Technical details on the Appliance
One of the analyses Vodafone Automotive Telematics is interested in, concerns the problem of identifying the number of people usually driving a vehicle. This analysis is based on data collected by on-board devices, similar to the ones showed in the picture above. The IoT appliance implements a data analytics process, or workflow, specifically designed by POLIMI to tackle this problem.
An appealing feature of this workflow is its ability to perform driver identification by using data which can be collected without employing invasive methodologies, i.e. without connecting to vehicle’s Electronic Computer Board (ECB) or CAN bus. POLIMI received data collected on real vehicles by Vodafone Automotive Telematics. The idea of POLIMI workflow is to represent a trip with a set of features characterising the driving style. As trips of the same driver are expected to be similar with each other, they could form a cluster. In this context, the workflow estimates the number of usual drivers as the number of clusters found in the set of trips of the same vehicle.

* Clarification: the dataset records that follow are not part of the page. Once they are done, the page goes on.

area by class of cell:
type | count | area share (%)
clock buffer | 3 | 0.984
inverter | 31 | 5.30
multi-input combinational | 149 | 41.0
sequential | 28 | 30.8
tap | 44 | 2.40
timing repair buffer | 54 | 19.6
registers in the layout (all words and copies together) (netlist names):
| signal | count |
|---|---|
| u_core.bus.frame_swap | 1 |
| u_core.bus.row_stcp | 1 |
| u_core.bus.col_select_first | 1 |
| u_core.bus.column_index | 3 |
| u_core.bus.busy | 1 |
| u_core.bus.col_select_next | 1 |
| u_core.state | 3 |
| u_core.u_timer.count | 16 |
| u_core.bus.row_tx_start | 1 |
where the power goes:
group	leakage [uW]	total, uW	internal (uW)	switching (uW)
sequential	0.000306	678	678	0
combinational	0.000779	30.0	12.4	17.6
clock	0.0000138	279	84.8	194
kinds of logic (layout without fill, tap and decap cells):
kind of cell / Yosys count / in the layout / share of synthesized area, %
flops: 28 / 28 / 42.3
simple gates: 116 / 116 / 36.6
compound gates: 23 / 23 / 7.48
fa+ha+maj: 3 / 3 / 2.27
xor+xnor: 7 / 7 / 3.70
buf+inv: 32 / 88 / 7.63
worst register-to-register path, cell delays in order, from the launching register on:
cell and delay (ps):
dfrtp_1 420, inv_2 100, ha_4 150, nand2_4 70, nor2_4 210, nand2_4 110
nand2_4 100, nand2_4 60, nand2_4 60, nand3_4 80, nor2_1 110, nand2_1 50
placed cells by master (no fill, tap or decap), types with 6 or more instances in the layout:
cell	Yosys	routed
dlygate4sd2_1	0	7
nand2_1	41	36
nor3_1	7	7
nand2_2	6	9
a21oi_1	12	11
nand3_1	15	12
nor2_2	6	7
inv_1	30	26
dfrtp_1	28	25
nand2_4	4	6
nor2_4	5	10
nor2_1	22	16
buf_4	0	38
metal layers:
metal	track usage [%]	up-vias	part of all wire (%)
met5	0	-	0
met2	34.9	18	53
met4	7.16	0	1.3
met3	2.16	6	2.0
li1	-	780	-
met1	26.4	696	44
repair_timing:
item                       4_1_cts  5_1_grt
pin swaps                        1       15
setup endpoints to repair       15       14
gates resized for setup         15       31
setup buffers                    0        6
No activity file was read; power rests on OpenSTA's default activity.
[src/flat_wrapper.sv]
// flat-port wrapper written by rule: the top's interface ports become plain ports
module gol_generation_sequencer_flat 
#(
   parameter int GRID_SIZE = 8,
   parameter int GEN_PERIOD = 4,
   parameter int GEN_W = 16
)
  (clk, reset, bus_if_pause, bus_if_step, bus_if_moveleft, bus_if_moveright, bus_if_moveup, bus_if_movedown, bus_if_cell_idx, bus_if_cell_en, bus_if_commit, bus_if_updatesignal, bus_if_controlsignal, bus_if_cursor_x, bus_if_cursor_y, bus_if_paused, bus_if_busy, bus_if_generation);
  gol_generation_sequencer_if #(.GRID_SIZE(GRID_SIZE), .GEN_W(GEN_W)) bus_if_i ();
  input logic clk;
  input logic reset;
  input wire logic [$bits(bus_if_i.pause)-1:0] bus_if_pause;
  input wire logic [$bits(bus_if_i.step)-1:0] bus_if_step;
  input wire logic [$bits(bus_if_i.moveleft)-1:0] bus_if_moveleft;
  input wire logic [$bits(bus_if_i.moveright)-1:0] bus_if_moveright;
  input wire logic [$bits(bus_if_i.moveup)-1:0] bus_if_moveup;
  input wire logic [$bits(bus_if_i.movedown)-1:0] bus_if_movedown;
  output wire logic [$bits(bus_if_i.cell_idx)-1:0] bus_if_cell_idx;
  output wire logic [$bits(bus_if_i.cell_en)-1:0] bus_if_cell_en;
  output wire logic [$bits(bus_if_i.commit)-1:0] bus_if_commit;
  output wire logic [$bits(bus_if_i.updatesignal)-1:0] bus_if_updatesignal;
  output wire logic [$bits(bus_if_i.controlsignal)-1:0] bus_if_controlsignal;
  output wire logic [$bits(bus_if_i.cursor_x)-1:0] bus_if_cursor_x;
  output wire logic [$bits(bus_if_i.cursor_y)-1:0] bus_if_cursor_y;
  output wire logic [$bits(bus_if_i.paused)-1:0] bus_if_paused;
  output wire logic [$bits(bus_if_i.busy)-1:0] bus_if_busy;
  output wire logic [$bits(bus_if_i.generation)-1:0] bus_if_generation;
  assign bus_if_i.pause = bus_if_pause;
  assign bus_if_i.step = bus_if_step;
  assign bus_if_i.moveleft = bus_if_moveleft;
  assign bus_if_i.moveright = bus_if_moveright;
  assign bus_if_i.moveup = bus_if_moveup;
  assign bus_if_i.movedown = bus_if_movedown;
  assign bus_if_cell_idx = bus_if_i.cell_idx;
  assign bus_if_cell_en = bus_if_i.cell_en;
  assign bus_if_commit = bus_if_i.commit;
  assign bus_if_updatesignal = bus_if_i.updatesignal;
  assign bus_if_controlsignal = bus_if_i.controlsignal;
  assign bus_if_cursor_x = bus_if_i.cursor_x;
  assign bus_if_cursor_y = bus_if_i.cursor_y;
  assign bus_if_paused = bus_if_i.paused;
  assign bus_if_busy = bus_if_i.busy;
  assign bus_if_generation = bus_if_i.generation;
  gol_generation_sequencer #(.GRID_SIZE(GRID_SIZE), .GEN_PERIOD(GEN_PERIOD), .GEN_W(GEN_W)) u_core (.clk(clk), .reset(reset), .bus_if(bus_if_i));
endmodule
[config.mk]
export PLATFORM = sky130hd
export DESIGN_NAME = gol_generation_sequencer_flat
export DESIGN_NICKNAME = d
export VERILOG_FILES = /design/src/rtl/gol_generation_sequencer_if.sv /design/src/rtl/gol_generation_sequencer.sv /design/src/flat_wrapper.sv
export SDC_FILE = /design/constraint.sdc
export NUM_CORES = 1
export LEC_CHECK = 0
export CELL_PAD_IN_SITES_DETAIL_PLACEMENT = 1
export CELL_PAD_IN_SITES_GLOBAL_PLACEMENT = 1
export CORE_MARGIN = 2
export CORE_UTILIZATION = 25
export CTS_CLUSTER_SIZE = 24
export DETAILED_ROUTE_END_ITERATION = 8
export PLACE_DENSITY_LB_ADDON = 0.05
export SLEW_MARGIN = 20
export SYNTH_ARGS = -nofsm -noshare
export SYNTH_HDL_FRONTEND = slang
export SYNTH_SLANG_ARGS = --single-unit
[constraint.sdc]
create_clock -name clk -period 2.6 [get_ports clk]
set_input_delay 0.52 -clock clk [delete_from_list [all_inputs] [get_ports clk]]
set_output_delay 0.52 -clock clk [all_outputs]
set_load 0.05 [all_outputs]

Given that there is no need to specify the number of clusters to be formed in advance, the M2DC team decided to employ density-based clustering approach, and in particular, the dbscan algorithm.
The R environment in place
The aforementioned workflow is implemented with the R programming language to enhance the portability of the solution. The IoT appliance will embody an accelerated version of it, deployed on the M2DC infrastructure, hinging upon a specific R compilation toolchain developed by AS+ Groupe Eolen.

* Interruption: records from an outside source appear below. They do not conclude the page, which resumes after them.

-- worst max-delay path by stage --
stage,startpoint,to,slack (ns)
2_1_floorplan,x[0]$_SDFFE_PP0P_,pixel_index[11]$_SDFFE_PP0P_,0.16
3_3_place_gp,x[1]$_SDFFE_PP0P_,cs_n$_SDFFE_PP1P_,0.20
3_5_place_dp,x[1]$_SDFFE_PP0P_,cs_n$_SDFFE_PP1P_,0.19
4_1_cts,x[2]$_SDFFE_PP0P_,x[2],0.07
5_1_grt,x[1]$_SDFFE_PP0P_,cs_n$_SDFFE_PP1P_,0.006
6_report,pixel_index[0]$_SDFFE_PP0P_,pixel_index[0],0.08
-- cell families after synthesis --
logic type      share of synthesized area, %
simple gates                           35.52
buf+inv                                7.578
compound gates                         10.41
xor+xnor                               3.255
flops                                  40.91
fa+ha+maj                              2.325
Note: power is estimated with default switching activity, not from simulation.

AS+ toolchain addresses the state-of-the-art limitations by providing a full compiler from R to machine code. This also targets heterogeneous architectures, including GPUs, providing transparent compilation with direct support of data flow runtime. Lastly, it can take into account parallel constructs in its intermediate representation.

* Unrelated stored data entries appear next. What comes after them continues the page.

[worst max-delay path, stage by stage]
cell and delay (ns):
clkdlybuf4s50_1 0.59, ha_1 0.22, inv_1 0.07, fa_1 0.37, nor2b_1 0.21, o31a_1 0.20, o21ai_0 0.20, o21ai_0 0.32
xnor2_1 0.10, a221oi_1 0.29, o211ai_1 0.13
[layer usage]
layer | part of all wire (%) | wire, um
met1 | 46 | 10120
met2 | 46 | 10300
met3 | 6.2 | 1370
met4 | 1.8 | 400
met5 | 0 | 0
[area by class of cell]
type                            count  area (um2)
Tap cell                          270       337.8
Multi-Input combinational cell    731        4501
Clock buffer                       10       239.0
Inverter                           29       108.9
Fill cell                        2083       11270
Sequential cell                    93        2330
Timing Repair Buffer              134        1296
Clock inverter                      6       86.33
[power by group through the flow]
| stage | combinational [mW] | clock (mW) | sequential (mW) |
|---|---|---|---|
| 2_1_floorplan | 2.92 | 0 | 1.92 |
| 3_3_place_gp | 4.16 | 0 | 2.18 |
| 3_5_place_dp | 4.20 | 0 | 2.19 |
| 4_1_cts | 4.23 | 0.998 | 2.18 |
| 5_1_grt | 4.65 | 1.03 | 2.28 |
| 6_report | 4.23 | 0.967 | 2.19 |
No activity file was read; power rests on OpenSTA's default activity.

In summary, as shown by the Figure below, the full toolchain and runtime support is designed as a modular framework by leveraging the modular property of LLVM based compilers
Cryptography algorithms
The data processed by the IoT appliance concerns the driver’s personal behavior (e.g. speed infringements and GPS locations). Therefore, if these data is stored on a remote server, protecting their confidentiality against possible security breaches needs to be guaranteed. To this extent, the IoT appliance embodies an encryption layer, which allows the storage of sensitive data in an encrypted form on the remote server.
The IoT appliance will employ an energy-efficient high throughput cryptographic implementation designed in the context of the M2DC project. This implementation is an FPGA OpenCL based accelerator for symmetric encryption primitives, providing efficient implementations for several cryptographic algorithms, including the well-known AES algorithm. Specifically, for the encryption acceleration, the appliance will include an FPGA module based on the Altera Stratix 10 SX2 series.
Benchmarking results
The experimental results confirmed the accuracy of the M2DC workflow. Indeed, the workflow identifies more than one driver in around 10% of the vehicles, which is in line with the average number of drivers per vehicle in the area where the data were collected.
From a performance point of view, the M2DC team has already evaluated a single core unoptimized R implementation of the proposed workflow. The results show that the current application is able to cluster the data related to a vehicle with 500.000 trips in approximately 3 minutes. Since performing this analysis on thousands of vehicles would require several days of computation, accelerating this application with the R compiler will be useful to significantly reduce the time needed for this computation. For the latter case, the appliance will include a GPU kernel, which will be exploited through the use of a customised R implementation, performing data analytics computation of our workflow.